Source data START

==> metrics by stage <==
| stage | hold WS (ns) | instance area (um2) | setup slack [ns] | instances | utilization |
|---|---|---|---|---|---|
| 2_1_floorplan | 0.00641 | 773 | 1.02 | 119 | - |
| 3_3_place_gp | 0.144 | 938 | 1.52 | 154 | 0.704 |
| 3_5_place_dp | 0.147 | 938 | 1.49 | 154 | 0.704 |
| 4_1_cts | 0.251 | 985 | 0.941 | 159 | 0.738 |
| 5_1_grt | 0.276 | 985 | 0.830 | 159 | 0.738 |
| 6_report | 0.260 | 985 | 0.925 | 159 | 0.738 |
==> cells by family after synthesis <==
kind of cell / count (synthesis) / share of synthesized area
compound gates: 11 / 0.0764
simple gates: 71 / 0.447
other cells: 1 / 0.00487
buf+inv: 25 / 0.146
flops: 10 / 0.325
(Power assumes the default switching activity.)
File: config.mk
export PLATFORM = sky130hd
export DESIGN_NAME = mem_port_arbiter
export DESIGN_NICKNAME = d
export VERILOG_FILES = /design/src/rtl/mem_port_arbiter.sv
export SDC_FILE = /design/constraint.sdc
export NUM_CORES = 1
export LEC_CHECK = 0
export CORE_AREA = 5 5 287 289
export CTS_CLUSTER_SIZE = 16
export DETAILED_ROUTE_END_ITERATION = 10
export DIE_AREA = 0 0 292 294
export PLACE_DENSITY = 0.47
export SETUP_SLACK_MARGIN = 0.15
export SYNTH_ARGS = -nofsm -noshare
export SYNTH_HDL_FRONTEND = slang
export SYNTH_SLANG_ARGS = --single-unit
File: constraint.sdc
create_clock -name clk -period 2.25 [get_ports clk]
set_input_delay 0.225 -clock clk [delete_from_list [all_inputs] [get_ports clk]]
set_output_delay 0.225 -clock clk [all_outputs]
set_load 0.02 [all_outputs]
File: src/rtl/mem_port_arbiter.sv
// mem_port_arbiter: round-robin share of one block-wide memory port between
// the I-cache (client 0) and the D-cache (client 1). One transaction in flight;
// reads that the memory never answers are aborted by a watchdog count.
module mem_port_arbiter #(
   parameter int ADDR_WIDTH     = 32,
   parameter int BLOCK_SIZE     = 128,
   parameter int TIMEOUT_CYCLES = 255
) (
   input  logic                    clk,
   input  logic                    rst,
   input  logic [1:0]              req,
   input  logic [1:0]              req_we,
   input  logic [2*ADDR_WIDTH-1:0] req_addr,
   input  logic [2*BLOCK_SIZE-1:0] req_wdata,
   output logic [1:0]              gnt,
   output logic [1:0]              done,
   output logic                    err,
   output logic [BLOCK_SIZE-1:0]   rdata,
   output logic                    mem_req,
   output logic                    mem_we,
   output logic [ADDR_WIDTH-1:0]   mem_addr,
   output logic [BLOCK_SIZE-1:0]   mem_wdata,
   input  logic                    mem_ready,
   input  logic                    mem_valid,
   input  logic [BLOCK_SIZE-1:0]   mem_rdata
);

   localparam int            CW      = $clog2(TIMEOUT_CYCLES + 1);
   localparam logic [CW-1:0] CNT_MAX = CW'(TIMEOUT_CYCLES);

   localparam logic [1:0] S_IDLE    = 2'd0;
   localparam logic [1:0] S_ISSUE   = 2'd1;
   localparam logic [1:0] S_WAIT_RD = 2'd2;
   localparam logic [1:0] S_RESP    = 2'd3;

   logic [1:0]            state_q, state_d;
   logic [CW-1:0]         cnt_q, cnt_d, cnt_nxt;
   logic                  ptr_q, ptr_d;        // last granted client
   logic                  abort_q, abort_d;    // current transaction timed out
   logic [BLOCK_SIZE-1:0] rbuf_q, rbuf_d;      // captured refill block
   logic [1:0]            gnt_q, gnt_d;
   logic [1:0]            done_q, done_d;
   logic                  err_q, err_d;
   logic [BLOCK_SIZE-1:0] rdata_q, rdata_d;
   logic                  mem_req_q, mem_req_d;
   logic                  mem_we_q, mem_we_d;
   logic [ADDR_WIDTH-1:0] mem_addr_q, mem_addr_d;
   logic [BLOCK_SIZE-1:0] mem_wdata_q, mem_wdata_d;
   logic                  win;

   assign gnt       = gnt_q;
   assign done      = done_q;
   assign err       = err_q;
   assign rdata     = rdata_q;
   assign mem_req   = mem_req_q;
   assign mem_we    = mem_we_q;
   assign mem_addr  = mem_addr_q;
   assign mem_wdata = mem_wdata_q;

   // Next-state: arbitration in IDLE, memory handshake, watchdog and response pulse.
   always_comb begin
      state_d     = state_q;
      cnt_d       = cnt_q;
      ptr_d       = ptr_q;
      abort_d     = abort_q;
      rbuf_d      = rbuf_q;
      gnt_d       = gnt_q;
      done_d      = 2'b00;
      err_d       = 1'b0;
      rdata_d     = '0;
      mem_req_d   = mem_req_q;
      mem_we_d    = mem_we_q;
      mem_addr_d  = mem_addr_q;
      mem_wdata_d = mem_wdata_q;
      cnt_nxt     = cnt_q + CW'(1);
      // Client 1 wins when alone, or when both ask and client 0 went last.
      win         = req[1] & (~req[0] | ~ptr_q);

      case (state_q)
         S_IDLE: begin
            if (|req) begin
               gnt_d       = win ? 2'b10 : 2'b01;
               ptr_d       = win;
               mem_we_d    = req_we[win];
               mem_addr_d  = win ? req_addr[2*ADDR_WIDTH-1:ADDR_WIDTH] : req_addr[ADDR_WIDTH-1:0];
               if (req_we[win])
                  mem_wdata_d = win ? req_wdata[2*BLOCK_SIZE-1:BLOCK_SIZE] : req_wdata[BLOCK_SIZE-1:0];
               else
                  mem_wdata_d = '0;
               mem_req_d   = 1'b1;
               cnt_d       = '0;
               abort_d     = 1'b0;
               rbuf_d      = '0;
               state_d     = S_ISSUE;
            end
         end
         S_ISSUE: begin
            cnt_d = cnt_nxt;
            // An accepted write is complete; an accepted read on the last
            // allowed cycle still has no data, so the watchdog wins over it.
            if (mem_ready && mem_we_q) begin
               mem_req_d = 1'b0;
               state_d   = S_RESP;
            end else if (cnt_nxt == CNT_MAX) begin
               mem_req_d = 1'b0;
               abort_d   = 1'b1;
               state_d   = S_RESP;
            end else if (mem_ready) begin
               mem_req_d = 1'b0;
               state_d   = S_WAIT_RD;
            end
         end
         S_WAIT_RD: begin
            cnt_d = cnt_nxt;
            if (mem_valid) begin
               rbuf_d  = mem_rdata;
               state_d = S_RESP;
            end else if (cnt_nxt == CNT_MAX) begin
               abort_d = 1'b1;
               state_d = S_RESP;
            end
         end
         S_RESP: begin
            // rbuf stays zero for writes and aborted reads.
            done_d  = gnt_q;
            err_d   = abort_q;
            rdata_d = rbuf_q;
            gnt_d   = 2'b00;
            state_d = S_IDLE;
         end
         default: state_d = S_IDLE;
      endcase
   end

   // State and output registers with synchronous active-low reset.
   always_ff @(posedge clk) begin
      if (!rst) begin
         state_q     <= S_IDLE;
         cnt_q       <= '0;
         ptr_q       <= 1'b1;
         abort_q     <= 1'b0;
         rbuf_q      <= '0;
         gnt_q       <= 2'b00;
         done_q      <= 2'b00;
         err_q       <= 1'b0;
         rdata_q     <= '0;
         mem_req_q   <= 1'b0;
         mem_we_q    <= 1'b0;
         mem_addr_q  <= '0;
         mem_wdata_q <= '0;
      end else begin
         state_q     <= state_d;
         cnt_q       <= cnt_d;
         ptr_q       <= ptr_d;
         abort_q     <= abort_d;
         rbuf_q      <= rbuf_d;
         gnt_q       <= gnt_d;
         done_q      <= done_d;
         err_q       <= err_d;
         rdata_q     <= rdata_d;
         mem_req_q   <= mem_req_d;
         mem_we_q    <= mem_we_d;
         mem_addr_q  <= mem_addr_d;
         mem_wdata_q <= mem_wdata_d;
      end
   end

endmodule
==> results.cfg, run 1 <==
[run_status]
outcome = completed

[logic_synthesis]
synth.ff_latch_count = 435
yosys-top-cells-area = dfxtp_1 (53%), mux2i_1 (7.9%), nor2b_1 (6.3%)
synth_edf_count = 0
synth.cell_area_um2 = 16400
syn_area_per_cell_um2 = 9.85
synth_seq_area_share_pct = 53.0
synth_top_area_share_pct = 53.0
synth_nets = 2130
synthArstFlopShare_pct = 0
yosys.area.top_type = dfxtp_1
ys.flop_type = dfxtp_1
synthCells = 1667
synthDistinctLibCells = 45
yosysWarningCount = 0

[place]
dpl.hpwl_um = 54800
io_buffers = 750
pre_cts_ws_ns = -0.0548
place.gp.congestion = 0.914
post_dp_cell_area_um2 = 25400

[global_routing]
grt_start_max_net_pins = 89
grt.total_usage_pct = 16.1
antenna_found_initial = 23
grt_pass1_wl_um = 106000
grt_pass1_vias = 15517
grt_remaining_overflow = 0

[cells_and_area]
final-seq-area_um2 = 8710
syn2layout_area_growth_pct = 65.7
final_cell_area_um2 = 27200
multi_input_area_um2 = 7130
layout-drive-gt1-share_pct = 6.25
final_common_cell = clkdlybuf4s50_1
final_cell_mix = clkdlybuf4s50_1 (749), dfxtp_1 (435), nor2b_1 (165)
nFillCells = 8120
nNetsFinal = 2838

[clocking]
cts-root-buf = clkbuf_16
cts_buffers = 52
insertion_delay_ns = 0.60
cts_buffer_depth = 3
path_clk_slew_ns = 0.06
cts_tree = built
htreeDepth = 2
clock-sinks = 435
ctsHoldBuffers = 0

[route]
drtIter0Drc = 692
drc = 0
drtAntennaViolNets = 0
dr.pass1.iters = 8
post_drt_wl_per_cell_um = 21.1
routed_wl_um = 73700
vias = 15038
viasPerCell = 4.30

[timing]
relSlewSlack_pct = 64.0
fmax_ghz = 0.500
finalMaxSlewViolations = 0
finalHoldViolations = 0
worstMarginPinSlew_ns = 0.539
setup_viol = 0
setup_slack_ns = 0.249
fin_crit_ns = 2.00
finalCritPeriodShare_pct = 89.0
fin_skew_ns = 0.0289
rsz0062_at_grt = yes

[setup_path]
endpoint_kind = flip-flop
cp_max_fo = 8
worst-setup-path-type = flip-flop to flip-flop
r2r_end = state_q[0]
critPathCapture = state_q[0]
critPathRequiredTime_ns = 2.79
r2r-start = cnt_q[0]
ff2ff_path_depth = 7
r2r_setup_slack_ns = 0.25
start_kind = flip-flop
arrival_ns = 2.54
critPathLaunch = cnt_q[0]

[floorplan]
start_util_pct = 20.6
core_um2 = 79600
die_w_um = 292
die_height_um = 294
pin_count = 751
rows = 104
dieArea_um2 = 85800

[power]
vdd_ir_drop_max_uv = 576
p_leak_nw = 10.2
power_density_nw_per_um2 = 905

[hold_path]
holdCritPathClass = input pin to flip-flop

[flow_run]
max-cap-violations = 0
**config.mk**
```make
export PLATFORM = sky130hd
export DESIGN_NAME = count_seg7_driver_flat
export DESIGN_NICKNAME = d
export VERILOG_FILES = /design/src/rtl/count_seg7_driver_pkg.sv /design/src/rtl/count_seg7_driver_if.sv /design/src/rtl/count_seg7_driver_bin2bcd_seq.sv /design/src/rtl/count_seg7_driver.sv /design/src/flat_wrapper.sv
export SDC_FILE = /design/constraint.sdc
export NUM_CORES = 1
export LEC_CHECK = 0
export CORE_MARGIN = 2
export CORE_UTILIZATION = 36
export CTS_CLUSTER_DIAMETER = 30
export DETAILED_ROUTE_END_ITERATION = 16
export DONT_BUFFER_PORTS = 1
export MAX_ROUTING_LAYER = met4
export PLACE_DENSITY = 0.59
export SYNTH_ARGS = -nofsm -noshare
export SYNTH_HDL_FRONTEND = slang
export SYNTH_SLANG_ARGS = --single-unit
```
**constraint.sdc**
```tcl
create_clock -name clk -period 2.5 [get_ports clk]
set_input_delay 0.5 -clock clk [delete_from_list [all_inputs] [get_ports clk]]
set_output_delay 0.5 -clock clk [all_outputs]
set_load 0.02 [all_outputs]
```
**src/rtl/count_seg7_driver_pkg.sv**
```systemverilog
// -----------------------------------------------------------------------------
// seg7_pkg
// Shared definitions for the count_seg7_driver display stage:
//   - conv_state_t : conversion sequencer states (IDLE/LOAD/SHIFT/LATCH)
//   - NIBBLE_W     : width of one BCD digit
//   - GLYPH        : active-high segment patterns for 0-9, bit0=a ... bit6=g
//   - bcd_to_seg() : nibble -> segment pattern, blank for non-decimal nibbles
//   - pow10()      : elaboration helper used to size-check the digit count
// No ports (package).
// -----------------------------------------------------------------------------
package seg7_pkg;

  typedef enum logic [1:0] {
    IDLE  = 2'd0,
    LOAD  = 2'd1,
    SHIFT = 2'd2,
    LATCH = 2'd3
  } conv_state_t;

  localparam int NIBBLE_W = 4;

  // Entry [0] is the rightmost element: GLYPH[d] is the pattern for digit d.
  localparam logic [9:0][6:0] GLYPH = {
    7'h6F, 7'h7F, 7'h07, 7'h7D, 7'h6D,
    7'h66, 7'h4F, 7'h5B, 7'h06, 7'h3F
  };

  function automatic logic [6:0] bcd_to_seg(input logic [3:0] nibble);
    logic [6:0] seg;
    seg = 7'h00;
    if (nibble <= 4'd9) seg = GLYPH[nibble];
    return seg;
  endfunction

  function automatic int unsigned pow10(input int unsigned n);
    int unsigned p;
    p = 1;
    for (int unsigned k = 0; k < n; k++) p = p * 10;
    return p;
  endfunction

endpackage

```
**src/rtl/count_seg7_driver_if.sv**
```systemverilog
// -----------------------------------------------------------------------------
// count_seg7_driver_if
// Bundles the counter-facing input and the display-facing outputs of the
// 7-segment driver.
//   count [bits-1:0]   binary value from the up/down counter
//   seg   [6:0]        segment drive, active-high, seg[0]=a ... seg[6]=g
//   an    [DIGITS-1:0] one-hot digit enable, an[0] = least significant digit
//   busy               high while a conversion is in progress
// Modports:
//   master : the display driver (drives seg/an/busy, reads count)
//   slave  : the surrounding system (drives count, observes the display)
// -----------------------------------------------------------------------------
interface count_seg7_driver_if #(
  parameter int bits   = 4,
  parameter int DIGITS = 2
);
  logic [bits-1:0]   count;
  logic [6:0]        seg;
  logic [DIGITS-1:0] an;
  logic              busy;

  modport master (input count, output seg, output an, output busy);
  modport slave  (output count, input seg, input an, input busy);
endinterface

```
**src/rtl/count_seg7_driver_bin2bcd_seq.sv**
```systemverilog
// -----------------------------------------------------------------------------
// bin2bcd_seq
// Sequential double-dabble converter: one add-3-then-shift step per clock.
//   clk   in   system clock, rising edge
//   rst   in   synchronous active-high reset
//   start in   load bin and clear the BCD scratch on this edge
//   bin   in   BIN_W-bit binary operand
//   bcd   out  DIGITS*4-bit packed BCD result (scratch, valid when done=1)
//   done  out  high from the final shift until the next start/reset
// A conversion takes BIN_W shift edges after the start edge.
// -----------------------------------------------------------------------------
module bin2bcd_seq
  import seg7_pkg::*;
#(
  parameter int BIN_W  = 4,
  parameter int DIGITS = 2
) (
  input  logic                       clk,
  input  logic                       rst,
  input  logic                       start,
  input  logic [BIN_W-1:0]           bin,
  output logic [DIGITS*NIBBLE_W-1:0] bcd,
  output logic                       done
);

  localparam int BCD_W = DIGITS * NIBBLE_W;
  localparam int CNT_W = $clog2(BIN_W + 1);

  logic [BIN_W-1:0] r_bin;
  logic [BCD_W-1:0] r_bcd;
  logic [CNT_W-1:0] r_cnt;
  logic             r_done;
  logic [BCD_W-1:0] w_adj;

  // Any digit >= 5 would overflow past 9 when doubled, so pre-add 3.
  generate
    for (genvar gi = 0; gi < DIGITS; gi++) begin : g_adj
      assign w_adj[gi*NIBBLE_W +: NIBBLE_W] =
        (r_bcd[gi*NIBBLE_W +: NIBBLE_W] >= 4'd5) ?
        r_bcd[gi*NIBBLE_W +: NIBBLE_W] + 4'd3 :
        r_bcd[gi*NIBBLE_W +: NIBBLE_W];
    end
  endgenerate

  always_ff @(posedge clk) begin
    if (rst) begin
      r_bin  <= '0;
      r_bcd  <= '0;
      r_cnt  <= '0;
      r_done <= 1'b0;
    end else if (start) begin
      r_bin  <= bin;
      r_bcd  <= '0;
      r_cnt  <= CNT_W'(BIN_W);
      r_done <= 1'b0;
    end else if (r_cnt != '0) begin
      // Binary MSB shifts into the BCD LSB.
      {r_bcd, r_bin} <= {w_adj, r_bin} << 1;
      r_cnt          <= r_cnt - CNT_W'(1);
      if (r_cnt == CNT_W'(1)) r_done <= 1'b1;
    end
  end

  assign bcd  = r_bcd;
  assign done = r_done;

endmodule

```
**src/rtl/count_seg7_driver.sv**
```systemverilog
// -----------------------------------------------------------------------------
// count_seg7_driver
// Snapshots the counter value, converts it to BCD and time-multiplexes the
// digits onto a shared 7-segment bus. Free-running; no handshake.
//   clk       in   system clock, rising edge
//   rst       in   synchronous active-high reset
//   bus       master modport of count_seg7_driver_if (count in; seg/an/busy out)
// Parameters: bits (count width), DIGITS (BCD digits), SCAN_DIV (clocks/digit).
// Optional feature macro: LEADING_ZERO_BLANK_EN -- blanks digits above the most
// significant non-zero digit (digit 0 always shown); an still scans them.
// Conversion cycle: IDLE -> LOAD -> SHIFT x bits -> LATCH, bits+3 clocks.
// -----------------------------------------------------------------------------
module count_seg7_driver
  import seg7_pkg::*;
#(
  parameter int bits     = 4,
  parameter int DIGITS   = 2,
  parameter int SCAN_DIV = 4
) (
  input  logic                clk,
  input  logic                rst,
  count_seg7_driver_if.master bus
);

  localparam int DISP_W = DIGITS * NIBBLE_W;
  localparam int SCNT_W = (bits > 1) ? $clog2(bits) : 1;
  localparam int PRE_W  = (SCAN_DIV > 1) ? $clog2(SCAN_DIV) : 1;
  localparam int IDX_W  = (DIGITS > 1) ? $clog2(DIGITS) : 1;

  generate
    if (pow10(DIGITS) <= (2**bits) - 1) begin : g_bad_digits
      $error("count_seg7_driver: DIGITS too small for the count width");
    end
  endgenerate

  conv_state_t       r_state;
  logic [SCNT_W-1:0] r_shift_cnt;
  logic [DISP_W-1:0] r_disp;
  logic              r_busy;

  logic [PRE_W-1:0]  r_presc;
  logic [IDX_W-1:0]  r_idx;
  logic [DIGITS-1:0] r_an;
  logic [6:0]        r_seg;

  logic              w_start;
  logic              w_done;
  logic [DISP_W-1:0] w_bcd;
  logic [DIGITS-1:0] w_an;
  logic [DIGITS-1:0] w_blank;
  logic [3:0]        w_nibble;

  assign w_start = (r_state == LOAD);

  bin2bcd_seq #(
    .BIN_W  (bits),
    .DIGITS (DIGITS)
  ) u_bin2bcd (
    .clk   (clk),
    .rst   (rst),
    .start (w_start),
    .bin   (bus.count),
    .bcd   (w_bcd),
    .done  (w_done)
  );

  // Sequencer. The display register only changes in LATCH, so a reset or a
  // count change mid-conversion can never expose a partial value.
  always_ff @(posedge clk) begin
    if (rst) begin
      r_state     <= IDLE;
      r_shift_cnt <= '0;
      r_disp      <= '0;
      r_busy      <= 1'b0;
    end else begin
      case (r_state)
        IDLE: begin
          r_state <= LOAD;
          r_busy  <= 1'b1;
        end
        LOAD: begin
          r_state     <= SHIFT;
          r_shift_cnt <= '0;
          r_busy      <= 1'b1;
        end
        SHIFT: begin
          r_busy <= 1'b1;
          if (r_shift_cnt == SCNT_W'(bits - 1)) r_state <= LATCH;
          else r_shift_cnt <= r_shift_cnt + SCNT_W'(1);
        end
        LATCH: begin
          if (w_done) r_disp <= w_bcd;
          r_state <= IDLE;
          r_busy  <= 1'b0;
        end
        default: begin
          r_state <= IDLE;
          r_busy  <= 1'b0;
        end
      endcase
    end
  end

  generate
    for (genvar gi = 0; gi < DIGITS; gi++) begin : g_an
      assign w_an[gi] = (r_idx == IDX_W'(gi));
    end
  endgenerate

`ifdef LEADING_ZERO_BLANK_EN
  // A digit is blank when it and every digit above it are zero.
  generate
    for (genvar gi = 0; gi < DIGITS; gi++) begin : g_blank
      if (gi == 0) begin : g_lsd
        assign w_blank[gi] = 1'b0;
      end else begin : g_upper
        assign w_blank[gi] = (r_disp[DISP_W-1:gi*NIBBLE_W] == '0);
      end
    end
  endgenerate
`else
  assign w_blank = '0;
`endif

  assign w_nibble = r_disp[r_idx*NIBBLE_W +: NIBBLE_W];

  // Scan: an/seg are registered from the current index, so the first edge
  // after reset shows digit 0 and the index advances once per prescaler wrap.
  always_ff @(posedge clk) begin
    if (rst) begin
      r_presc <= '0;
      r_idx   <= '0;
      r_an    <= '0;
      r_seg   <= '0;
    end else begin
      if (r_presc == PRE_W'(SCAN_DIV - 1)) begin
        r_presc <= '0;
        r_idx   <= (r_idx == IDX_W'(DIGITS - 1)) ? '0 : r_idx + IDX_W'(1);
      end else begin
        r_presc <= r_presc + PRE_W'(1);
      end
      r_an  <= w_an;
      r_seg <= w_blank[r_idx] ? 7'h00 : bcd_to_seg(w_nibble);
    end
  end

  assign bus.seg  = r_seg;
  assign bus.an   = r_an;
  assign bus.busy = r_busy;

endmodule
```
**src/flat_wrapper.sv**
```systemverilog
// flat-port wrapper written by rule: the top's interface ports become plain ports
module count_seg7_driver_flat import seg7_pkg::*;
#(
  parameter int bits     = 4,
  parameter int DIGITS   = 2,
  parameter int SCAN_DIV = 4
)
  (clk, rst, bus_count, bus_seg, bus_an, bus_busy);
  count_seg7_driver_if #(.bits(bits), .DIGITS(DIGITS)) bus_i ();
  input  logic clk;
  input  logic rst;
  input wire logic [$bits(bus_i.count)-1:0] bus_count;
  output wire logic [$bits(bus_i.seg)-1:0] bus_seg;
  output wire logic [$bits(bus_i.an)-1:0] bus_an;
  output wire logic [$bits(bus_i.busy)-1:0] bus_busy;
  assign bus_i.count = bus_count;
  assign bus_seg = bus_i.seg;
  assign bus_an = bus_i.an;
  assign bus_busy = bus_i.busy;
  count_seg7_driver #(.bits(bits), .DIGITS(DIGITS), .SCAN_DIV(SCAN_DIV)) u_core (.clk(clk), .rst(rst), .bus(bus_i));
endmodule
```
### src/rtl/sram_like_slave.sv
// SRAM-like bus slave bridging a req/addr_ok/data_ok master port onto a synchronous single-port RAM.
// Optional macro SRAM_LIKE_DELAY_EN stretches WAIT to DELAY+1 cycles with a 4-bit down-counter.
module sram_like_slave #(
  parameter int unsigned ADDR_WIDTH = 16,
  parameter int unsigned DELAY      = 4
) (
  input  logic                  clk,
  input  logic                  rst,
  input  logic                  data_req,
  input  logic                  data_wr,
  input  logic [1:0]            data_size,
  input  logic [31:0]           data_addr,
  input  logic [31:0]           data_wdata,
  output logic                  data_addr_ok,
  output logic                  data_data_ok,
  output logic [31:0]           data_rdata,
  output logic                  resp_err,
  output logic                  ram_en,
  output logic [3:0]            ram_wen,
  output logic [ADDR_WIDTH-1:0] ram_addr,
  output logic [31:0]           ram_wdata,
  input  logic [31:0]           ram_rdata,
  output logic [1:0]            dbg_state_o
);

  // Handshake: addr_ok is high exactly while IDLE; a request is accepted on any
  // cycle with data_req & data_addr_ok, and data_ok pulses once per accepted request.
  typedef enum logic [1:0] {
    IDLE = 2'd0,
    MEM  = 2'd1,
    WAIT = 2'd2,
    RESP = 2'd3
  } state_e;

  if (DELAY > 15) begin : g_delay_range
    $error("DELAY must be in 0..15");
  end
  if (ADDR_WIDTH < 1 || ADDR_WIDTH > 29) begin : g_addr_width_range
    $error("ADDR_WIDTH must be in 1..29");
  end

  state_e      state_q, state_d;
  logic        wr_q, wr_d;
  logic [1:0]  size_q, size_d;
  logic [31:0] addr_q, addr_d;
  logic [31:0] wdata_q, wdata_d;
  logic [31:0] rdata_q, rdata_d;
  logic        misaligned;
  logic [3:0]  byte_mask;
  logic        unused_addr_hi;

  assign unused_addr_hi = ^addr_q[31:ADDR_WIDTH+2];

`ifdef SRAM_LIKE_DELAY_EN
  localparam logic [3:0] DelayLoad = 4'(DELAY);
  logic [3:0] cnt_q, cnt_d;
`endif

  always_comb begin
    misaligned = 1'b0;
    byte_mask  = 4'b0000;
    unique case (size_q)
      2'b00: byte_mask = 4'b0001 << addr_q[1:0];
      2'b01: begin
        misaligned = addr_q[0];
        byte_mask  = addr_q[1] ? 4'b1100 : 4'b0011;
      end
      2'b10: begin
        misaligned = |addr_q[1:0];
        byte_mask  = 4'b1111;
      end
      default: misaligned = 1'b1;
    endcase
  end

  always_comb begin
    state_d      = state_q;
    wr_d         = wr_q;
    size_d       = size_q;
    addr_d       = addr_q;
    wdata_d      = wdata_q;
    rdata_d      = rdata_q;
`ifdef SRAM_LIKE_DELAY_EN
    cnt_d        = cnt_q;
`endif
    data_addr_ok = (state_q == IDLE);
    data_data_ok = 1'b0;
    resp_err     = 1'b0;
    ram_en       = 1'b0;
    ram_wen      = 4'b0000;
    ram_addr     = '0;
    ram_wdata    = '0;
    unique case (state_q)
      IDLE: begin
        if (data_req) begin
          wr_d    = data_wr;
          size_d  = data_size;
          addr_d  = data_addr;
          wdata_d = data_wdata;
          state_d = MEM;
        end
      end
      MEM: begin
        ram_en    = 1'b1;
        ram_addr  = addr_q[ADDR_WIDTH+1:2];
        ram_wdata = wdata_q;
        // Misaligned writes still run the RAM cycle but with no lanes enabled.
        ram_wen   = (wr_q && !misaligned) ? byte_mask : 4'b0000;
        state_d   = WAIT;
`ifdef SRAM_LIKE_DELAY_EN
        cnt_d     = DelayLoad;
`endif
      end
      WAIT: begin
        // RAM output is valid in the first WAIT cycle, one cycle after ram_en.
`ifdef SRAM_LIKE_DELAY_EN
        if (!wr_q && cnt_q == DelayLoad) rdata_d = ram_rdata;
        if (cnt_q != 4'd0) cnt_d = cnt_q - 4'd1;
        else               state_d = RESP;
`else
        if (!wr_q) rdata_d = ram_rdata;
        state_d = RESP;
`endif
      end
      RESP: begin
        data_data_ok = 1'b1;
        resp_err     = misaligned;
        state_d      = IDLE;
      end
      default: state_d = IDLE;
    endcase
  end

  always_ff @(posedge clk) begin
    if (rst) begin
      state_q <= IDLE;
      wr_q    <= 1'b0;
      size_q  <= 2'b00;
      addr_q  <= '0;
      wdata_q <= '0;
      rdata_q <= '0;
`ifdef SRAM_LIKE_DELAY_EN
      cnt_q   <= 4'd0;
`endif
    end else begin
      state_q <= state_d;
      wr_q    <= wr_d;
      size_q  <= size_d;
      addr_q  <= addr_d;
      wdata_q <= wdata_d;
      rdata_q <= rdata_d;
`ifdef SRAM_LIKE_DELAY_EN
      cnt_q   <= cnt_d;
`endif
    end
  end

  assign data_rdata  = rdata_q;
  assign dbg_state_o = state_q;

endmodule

Source data END

* Exercise goal
Report each line of the material in which the string "above" occurs.

* Solution for this problem
// Optional feature macro: LEADING_ZERO_BLANK_EN -- blanks digits above the most
  // A digit is blank when it and every digit above it are zero.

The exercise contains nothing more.